Instructions to follow: State how many lines below hold the word "requests". Give that number and no other text.

[Collected data]
★ ★ ★
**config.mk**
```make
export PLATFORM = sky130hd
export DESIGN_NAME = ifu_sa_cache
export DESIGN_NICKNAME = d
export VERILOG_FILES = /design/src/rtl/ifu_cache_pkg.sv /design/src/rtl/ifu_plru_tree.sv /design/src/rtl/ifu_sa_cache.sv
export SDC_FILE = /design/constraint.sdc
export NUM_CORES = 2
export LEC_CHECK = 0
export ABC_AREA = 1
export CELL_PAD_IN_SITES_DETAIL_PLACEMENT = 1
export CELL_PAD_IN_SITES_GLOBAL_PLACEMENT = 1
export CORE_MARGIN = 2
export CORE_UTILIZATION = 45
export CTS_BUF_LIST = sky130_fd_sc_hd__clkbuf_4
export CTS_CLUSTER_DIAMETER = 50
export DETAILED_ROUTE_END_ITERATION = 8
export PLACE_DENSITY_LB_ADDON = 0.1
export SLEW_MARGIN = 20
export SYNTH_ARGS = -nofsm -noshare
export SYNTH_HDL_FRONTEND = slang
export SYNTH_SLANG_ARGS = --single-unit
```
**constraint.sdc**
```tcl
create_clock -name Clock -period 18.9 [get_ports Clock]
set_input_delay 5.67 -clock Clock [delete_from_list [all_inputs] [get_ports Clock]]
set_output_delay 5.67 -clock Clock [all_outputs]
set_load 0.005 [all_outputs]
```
★ ★ ★
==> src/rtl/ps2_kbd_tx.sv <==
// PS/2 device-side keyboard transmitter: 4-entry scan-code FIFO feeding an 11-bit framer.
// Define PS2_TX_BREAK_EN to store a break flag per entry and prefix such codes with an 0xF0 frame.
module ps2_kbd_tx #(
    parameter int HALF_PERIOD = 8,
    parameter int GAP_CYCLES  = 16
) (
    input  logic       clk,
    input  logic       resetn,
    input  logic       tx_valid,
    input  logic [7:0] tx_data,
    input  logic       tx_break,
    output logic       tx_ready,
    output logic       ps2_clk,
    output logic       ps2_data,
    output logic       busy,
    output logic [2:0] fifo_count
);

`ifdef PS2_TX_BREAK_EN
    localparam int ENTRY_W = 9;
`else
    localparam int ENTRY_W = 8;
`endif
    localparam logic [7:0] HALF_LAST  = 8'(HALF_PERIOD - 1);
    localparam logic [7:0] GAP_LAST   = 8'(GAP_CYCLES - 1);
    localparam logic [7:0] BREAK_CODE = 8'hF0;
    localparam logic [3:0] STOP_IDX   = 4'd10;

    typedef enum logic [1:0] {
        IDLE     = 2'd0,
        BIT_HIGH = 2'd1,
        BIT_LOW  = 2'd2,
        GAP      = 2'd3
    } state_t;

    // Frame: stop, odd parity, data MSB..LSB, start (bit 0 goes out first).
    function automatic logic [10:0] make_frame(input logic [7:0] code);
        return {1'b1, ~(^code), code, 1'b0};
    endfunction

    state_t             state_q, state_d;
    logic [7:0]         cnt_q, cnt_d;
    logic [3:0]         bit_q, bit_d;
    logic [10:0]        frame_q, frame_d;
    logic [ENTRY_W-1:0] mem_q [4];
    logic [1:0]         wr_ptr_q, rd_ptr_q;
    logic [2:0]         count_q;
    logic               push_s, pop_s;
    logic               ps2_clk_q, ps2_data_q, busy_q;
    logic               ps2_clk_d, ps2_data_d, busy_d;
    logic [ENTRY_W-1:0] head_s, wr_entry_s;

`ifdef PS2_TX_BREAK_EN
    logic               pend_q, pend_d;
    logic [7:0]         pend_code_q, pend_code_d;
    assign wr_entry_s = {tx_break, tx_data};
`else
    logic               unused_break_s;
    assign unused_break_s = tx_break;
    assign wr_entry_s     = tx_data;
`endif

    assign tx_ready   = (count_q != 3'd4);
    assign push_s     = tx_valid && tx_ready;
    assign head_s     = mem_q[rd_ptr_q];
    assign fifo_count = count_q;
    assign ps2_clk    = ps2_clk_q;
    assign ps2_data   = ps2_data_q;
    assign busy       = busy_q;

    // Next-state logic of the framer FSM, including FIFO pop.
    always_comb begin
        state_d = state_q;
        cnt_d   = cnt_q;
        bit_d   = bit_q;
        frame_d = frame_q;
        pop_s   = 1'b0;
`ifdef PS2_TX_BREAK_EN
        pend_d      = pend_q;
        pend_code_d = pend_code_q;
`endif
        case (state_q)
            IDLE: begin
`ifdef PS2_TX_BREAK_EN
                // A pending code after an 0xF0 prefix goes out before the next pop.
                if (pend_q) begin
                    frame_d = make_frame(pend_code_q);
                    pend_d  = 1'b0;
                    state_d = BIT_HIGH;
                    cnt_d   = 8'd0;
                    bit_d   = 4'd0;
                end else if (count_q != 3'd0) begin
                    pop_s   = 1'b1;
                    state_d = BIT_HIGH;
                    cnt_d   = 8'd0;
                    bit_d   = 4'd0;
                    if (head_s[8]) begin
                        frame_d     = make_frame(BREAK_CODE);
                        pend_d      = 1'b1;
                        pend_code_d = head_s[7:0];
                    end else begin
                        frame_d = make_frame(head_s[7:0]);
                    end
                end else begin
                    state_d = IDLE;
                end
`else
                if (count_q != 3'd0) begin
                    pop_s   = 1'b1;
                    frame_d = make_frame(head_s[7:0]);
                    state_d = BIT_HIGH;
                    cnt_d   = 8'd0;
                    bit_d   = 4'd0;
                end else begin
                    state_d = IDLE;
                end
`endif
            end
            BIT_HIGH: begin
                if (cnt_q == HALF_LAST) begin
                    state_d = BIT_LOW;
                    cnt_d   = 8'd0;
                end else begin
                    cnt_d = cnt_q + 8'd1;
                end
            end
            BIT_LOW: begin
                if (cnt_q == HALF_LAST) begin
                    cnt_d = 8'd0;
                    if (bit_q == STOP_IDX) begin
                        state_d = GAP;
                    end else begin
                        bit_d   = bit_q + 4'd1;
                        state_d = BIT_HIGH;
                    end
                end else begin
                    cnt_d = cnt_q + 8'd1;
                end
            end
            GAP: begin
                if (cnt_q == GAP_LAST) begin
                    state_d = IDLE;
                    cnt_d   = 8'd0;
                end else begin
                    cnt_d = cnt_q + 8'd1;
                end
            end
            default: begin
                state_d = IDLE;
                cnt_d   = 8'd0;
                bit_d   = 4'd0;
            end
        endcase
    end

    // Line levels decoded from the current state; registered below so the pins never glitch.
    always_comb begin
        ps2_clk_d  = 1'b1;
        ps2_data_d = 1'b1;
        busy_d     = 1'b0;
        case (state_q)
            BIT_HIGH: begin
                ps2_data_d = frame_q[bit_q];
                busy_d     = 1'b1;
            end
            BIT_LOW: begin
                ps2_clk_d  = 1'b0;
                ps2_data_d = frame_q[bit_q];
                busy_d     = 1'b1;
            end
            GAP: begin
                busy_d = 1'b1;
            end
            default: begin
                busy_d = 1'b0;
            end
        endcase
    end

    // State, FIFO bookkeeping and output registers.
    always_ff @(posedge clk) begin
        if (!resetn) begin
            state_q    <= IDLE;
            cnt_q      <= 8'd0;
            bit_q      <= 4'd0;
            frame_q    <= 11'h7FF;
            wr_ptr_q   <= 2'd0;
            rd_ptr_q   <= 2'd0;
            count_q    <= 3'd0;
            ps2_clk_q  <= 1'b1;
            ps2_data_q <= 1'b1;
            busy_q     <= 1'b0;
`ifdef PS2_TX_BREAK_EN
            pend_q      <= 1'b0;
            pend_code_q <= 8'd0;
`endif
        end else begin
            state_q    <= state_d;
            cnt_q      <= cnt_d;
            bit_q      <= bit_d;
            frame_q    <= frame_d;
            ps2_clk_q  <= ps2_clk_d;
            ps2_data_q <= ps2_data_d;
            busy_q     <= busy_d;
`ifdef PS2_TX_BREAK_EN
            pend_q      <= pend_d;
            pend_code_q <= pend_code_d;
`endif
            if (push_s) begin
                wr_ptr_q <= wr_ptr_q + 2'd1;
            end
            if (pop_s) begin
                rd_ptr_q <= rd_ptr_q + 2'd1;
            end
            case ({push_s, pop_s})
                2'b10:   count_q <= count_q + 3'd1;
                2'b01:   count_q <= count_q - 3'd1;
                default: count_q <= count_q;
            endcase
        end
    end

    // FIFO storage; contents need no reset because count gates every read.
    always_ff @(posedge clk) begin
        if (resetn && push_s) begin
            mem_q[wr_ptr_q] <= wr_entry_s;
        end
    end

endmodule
★ ★ ★
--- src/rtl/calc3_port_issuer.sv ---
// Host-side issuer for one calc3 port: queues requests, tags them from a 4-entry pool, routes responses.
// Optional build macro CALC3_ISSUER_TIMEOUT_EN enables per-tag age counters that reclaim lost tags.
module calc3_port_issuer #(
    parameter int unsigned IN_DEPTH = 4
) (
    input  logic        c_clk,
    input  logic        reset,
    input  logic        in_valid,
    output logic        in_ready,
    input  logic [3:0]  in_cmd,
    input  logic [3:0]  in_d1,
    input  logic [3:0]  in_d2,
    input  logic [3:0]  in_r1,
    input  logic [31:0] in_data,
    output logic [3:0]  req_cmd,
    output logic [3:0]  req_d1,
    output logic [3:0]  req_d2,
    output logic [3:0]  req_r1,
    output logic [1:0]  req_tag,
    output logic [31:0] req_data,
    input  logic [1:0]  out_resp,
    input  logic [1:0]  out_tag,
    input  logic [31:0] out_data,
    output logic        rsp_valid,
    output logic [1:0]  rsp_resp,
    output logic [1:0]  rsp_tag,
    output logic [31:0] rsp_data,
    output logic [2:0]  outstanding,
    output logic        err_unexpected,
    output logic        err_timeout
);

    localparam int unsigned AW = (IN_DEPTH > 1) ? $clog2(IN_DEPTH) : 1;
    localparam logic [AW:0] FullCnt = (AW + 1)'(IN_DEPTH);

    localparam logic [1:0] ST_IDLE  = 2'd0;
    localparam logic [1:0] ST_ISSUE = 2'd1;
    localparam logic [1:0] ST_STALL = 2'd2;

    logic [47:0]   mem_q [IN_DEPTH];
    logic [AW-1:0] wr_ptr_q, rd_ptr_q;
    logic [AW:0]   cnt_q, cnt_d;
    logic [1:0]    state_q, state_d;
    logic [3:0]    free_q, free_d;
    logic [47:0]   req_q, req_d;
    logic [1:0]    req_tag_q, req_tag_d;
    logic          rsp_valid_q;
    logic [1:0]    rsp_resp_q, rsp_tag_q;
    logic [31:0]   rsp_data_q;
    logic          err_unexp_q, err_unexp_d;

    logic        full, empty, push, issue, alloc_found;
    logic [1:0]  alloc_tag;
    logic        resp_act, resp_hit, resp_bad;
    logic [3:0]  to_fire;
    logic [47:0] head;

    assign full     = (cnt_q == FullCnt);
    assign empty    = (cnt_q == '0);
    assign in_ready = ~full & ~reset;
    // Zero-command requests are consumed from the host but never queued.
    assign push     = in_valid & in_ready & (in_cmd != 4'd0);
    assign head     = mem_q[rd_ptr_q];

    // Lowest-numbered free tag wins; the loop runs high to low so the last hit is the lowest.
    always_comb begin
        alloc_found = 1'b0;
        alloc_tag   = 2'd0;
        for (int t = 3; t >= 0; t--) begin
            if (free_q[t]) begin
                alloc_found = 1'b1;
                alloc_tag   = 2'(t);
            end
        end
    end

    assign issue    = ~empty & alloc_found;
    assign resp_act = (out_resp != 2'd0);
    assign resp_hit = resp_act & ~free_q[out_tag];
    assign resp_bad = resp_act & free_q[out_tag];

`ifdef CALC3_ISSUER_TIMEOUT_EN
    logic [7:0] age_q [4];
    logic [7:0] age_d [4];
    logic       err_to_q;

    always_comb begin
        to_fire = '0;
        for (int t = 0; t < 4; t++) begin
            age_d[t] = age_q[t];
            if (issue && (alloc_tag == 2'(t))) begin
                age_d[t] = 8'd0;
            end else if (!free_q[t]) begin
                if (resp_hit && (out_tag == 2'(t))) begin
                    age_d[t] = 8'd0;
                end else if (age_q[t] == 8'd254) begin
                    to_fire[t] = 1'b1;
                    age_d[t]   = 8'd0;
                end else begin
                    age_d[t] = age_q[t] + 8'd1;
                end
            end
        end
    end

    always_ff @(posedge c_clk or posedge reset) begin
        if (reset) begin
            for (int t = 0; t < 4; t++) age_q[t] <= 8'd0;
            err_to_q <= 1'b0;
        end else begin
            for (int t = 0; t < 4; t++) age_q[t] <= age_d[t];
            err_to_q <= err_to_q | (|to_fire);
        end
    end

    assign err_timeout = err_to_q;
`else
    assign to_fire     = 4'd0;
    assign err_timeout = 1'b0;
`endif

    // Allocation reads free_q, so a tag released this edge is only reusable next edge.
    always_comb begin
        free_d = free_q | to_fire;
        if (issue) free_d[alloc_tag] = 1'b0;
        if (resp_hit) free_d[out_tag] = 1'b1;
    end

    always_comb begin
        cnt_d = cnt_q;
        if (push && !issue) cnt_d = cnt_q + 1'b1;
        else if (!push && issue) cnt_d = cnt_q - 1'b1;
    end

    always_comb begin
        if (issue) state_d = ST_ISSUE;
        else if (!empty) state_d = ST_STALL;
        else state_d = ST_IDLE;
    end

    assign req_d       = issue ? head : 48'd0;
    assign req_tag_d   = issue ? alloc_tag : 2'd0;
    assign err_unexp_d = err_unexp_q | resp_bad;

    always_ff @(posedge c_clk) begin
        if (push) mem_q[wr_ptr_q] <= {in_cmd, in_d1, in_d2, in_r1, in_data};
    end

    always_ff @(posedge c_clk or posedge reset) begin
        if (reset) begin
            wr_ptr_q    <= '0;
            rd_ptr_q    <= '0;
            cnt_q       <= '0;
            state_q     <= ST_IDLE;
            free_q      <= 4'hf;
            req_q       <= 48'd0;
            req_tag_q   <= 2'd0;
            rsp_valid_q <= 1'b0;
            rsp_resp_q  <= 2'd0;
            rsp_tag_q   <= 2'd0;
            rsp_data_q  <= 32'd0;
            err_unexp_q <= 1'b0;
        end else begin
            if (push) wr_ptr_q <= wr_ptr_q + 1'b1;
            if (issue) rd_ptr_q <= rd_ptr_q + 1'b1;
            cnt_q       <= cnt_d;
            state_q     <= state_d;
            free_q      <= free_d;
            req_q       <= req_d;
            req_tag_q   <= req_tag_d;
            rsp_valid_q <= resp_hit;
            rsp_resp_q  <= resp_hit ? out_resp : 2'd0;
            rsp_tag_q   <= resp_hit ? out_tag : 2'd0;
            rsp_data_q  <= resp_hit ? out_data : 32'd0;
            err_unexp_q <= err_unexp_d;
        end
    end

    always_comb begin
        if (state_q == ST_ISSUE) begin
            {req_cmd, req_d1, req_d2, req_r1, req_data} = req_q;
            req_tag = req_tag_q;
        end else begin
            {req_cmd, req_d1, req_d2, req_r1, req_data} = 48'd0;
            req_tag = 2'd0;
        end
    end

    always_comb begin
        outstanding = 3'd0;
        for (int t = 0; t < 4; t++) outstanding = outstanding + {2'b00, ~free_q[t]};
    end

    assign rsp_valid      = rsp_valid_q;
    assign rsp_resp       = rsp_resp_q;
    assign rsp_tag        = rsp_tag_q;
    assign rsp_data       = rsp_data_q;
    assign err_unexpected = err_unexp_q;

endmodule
★ ★ ★
Solution for this exercise: 2